#### [Stored items]
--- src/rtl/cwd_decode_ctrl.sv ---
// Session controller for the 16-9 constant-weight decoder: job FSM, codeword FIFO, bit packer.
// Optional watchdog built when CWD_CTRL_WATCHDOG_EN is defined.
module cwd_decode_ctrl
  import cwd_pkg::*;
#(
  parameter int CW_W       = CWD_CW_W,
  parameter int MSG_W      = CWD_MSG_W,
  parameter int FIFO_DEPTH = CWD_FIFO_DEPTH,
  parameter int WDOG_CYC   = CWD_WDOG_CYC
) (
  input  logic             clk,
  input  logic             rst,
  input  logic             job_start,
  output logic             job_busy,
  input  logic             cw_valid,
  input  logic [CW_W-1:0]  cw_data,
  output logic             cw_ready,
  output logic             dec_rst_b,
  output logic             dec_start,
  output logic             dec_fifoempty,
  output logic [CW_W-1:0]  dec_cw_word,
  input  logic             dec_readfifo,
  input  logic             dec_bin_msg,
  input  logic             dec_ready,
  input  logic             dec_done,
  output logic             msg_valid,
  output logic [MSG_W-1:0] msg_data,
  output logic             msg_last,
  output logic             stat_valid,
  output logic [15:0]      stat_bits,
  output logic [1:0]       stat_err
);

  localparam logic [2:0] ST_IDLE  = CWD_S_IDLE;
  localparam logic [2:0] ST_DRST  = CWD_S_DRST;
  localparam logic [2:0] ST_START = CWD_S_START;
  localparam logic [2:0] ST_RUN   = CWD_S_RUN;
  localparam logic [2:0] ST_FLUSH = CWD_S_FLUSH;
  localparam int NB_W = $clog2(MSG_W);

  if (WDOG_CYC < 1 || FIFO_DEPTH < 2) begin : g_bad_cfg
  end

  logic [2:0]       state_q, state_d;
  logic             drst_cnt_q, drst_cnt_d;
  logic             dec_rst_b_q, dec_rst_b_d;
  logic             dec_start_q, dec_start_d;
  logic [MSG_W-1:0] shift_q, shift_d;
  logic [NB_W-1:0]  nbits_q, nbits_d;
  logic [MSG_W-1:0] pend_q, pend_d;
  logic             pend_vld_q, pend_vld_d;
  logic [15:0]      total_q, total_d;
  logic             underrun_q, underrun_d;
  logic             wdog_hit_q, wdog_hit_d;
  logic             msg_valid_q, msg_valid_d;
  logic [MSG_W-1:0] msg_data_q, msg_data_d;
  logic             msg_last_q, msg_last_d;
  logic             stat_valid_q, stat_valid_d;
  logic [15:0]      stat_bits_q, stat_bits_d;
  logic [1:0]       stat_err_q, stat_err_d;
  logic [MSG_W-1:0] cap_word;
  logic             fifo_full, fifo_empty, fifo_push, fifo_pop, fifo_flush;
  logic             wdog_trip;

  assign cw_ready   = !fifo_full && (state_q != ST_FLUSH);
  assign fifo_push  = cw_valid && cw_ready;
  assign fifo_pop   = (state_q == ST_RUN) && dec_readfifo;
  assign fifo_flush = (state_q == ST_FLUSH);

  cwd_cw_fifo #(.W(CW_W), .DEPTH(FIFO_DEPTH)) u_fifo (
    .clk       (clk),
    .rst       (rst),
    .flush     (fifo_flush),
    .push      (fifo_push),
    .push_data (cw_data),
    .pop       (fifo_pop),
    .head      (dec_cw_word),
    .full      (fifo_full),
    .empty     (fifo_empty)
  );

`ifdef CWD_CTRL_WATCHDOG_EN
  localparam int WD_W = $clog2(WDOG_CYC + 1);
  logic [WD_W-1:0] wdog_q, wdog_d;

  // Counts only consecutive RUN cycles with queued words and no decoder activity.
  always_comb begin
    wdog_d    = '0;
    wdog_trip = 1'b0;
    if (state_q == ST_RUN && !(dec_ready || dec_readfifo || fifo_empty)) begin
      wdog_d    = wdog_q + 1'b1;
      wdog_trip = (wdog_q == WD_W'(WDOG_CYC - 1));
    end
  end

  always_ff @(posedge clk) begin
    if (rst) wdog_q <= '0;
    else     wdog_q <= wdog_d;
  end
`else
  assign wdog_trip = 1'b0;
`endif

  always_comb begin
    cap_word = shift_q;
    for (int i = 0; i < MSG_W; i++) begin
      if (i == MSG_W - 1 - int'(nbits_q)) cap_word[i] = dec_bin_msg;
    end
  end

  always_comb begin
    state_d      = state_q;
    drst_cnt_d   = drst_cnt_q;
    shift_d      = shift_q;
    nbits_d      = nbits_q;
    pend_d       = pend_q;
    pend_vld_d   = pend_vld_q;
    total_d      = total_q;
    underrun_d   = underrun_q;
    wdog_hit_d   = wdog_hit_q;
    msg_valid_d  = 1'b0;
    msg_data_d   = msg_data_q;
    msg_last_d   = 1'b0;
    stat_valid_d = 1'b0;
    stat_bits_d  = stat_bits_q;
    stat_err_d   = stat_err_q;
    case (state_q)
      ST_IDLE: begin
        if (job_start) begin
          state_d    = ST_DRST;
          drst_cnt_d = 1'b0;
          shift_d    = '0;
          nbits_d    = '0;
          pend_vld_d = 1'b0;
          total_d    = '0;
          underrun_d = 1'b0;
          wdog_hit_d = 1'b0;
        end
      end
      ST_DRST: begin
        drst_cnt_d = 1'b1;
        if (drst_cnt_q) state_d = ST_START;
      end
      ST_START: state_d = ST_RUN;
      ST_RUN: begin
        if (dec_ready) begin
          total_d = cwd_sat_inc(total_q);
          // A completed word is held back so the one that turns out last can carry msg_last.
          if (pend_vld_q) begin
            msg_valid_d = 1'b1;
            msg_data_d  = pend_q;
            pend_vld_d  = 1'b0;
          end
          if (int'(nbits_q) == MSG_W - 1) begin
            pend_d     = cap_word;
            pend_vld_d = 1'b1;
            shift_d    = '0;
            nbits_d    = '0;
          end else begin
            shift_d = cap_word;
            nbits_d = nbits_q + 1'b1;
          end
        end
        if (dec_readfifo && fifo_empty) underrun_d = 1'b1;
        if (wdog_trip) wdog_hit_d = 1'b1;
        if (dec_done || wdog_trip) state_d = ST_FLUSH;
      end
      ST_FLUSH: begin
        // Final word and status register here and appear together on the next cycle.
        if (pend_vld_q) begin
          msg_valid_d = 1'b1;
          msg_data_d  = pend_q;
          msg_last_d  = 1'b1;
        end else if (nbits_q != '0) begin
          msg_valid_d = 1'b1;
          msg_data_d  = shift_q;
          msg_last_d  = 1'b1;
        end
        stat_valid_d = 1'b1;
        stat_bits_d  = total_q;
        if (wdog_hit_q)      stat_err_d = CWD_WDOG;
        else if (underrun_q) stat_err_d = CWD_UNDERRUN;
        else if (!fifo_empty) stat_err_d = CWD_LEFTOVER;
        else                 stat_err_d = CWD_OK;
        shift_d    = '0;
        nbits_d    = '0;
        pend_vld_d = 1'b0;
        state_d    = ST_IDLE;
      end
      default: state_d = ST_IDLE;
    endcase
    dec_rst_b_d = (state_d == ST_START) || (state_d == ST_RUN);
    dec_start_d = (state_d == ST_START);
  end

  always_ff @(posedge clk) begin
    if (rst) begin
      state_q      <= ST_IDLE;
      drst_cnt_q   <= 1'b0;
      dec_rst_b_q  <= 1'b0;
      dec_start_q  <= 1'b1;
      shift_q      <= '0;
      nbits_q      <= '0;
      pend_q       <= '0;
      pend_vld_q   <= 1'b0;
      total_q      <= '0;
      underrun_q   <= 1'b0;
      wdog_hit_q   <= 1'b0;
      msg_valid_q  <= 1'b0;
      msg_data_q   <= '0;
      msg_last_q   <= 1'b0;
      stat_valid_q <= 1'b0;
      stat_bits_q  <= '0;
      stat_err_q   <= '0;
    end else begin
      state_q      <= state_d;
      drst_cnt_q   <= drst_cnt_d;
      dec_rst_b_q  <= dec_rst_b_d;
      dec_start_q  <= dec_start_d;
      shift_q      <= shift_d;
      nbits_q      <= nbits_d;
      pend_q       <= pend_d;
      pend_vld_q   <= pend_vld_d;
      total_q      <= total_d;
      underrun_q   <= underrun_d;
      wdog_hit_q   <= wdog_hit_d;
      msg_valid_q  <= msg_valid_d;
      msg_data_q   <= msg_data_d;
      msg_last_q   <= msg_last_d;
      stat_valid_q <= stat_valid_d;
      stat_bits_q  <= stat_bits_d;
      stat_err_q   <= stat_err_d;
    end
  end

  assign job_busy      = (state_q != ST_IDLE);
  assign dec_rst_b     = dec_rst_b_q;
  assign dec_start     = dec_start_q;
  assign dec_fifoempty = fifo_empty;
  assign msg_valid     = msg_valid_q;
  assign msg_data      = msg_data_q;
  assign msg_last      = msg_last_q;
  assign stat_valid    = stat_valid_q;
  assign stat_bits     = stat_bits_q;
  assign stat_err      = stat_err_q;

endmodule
==
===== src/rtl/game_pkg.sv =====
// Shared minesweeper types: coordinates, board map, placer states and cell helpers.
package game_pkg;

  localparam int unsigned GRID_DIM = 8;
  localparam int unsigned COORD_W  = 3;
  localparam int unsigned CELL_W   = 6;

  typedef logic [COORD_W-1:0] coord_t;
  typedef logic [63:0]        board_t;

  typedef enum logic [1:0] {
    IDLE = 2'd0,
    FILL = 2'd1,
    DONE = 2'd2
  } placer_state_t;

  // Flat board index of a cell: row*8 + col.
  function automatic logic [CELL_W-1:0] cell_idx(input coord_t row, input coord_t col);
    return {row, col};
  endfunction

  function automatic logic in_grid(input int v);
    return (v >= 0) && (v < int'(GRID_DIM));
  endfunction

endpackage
* * *
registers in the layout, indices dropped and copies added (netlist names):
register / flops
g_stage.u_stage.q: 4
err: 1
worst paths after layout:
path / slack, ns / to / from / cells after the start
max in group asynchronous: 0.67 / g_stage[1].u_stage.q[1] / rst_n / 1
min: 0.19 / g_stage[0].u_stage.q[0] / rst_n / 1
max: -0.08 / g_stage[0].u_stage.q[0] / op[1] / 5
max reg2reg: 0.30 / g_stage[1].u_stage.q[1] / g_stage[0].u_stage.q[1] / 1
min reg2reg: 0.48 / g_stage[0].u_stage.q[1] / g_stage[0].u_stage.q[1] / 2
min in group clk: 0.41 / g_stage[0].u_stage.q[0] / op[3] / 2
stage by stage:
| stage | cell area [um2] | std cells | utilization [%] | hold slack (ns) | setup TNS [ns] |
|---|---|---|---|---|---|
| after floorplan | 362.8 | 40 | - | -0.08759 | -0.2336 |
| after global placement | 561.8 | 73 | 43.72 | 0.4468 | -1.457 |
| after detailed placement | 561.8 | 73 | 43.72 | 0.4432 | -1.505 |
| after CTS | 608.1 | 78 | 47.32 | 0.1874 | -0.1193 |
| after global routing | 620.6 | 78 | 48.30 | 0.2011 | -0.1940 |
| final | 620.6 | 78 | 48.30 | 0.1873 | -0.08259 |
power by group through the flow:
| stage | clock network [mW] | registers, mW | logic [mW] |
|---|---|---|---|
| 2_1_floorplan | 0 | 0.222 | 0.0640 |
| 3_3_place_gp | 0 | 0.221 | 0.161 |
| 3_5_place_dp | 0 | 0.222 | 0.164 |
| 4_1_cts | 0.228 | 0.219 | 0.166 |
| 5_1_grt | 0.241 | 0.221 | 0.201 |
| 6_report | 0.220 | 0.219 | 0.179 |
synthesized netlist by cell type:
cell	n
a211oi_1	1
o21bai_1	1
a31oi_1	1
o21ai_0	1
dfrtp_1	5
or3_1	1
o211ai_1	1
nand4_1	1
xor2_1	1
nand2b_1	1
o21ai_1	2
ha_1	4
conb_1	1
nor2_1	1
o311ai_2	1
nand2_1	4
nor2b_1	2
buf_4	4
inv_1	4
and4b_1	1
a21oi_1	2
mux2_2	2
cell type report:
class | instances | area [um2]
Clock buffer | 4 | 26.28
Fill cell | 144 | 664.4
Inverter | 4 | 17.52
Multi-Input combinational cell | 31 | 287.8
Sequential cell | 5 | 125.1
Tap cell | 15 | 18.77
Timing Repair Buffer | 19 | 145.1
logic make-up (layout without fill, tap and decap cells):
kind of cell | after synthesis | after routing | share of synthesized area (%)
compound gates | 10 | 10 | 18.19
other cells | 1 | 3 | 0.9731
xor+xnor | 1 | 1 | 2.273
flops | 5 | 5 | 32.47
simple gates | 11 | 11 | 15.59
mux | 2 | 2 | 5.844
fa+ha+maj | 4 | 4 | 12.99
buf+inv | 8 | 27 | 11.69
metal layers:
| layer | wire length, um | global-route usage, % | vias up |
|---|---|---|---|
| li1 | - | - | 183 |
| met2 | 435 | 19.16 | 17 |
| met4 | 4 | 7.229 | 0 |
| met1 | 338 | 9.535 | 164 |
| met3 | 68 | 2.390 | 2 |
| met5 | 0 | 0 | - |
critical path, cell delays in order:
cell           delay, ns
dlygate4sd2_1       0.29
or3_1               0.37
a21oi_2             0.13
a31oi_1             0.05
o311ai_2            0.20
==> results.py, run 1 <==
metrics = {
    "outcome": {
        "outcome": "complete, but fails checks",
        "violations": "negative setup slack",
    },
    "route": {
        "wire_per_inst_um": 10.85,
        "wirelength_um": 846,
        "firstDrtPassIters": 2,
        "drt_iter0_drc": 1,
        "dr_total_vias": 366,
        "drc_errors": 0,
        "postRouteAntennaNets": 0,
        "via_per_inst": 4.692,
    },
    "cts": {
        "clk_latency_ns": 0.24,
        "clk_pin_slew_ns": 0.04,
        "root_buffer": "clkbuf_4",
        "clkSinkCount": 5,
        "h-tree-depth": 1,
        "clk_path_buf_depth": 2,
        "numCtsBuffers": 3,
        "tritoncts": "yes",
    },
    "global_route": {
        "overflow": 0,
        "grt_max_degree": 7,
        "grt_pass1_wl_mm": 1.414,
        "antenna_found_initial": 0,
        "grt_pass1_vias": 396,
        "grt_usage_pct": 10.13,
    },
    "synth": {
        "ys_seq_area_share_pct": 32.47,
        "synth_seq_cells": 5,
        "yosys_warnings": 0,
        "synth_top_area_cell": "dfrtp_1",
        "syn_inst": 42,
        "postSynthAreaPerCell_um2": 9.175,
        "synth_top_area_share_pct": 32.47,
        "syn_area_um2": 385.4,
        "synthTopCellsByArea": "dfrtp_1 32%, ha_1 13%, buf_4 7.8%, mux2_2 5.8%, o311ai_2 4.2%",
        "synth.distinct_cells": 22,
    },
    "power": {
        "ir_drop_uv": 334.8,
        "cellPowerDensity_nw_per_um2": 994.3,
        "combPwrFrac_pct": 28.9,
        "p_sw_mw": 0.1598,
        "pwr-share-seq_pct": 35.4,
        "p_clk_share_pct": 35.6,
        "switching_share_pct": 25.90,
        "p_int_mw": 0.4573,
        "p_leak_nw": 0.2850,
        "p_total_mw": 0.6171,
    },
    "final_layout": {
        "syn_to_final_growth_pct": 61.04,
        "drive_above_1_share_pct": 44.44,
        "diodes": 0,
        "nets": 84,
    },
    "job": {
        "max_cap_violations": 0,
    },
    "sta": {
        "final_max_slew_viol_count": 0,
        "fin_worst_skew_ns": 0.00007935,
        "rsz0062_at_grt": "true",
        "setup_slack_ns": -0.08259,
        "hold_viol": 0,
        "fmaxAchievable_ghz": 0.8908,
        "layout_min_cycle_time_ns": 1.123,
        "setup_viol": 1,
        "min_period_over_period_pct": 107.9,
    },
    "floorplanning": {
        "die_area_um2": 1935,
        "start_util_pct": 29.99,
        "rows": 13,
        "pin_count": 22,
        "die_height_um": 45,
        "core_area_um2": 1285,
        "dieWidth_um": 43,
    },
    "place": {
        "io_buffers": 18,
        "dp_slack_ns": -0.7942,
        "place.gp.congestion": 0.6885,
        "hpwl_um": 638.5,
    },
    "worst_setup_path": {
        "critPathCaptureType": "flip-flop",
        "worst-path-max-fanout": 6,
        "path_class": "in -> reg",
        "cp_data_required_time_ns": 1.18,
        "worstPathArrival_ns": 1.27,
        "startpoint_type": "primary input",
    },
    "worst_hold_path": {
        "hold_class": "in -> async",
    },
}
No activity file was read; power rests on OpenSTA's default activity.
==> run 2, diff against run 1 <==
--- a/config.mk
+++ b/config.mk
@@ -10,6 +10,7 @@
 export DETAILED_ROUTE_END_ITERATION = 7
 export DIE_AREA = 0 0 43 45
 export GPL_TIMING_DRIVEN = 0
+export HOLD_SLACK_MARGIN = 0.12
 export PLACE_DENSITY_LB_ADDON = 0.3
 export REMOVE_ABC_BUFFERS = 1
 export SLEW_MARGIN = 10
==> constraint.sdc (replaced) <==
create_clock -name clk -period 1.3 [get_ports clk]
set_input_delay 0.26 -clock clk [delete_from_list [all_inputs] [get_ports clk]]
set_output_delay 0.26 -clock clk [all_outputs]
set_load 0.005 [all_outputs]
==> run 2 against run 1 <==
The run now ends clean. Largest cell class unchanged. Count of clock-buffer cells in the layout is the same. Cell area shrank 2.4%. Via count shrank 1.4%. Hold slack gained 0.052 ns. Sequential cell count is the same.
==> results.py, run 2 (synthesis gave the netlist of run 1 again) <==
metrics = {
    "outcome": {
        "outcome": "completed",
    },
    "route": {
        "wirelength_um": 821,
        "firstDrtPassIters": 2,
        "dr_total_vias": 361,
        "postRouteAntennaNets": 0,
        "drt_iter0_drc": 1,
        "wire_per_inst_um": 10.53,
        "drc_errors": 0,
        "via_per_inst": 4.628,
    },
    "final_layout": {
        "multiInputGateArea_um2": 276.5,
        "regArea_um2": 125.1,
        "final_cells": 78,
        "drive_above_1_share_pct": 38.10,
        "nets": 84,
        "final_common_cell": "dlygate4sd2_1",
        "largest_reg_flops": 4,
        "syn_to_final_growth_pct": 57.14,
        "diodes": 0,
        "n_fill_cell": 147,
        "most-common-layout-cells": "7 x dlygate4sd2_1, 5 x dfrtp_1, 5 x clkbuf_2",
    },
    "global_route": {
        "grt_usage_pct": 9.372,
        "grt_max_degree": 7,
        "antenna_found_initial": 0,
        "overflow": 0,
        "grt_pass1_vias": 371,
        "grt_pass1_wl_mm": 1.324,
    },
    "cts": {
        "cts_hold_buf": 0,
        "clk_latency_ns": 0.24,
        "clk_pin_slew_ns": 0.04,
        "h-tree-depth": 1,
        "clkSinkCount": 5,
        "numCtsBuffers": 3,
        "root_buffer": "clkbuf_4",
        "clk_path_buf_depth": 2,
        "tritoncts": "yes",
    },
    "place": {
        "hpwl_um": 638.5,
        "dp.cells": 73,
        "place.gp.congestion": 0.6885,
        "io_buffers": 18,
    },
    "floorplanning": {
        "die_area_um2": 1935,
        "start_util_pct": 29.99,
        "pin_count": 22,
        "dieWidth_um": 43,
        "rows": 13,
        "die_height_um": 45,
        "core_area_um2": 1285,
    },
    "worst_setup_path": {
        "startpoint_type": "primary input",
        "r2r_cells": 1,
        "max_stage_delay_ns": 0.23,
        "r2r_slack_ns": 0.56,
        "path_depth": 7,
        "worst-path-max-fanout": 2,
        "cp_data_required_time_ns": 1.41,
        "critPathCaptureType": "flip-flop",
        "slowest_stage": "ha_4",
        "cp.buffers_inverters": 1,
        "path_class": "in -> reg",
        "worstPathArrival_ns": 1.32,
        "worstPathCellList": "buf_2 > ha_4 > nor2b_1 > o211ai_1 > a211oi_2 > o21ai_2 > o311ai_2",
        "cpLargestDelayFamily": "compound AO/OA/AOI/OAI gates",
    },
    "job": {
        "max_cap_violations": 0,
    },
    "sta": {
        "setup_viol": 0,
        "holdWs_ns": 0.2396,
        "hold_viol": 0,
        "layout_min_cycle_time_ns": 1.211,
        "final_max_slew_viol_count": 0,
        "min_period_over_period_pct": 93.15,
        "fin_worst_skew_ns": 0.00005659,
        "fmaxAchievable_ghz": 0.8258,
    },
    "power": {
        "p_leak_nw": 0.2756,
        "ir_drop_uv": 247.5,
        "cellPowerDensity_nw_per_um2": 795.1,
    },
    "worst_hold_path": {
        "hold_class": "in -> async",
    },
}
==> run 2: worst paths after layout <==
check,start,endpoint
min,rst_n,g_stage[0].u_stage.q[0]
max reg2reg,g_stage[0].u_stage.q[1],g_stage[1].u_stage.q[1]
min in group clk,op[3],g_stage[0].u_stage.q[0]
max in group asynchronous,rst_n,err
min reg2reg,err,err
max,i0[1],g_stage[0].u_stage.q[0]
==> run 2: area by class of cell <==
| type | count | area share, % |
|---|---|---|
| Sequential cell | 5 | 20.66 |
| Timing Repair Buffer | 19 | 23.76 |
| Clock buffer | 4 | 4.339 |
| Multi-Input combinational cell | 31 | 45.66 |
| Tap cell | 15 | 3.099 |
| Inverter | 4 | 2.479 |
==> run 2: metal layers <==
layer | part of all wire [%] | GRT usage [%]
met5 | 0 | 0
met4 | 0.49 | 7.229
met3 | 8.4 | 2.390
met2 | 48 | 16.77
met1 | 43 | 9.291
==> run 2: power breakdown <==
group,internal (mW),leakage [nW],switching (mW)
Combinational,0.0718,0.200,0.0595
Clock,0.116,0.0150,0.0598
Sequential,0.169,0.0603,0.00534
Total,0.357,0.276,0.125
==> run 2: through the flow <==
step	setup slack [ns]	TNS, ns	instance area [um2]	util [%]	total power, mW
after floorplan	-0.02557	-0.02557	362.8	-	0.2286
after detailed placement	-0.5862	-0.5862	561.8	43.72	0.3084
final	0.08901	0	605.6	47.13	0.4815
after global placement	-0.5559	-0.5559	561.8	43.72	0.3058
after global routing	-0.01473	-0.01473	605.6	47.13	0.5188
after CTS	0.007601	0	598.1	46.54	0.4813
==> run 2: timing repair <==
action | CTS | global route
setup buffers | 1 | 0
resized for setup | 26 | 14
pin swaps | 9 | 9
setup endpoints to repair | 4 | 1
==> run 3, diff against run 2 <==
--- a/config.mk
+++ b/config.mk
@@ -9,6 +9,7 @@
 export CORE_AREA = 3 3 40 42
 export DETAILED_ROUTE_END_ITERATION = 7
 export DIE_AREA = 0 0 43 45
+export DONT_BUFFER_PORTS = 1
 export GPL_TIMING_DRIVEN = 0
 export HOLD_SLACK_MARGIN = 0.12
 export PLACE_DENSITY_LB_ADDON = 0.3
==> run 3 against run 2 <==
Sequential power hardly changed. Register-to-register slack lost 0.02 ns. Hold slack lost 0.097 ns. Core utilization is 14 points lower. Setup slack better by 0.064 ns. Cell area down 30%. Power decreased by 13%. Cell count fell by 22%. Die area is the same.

#### [YOUR INSTRUCTIONS]
Say how many lines in the records hold the word "compound", giving the number by itself.

#### [REPLY TO THE TASK]
2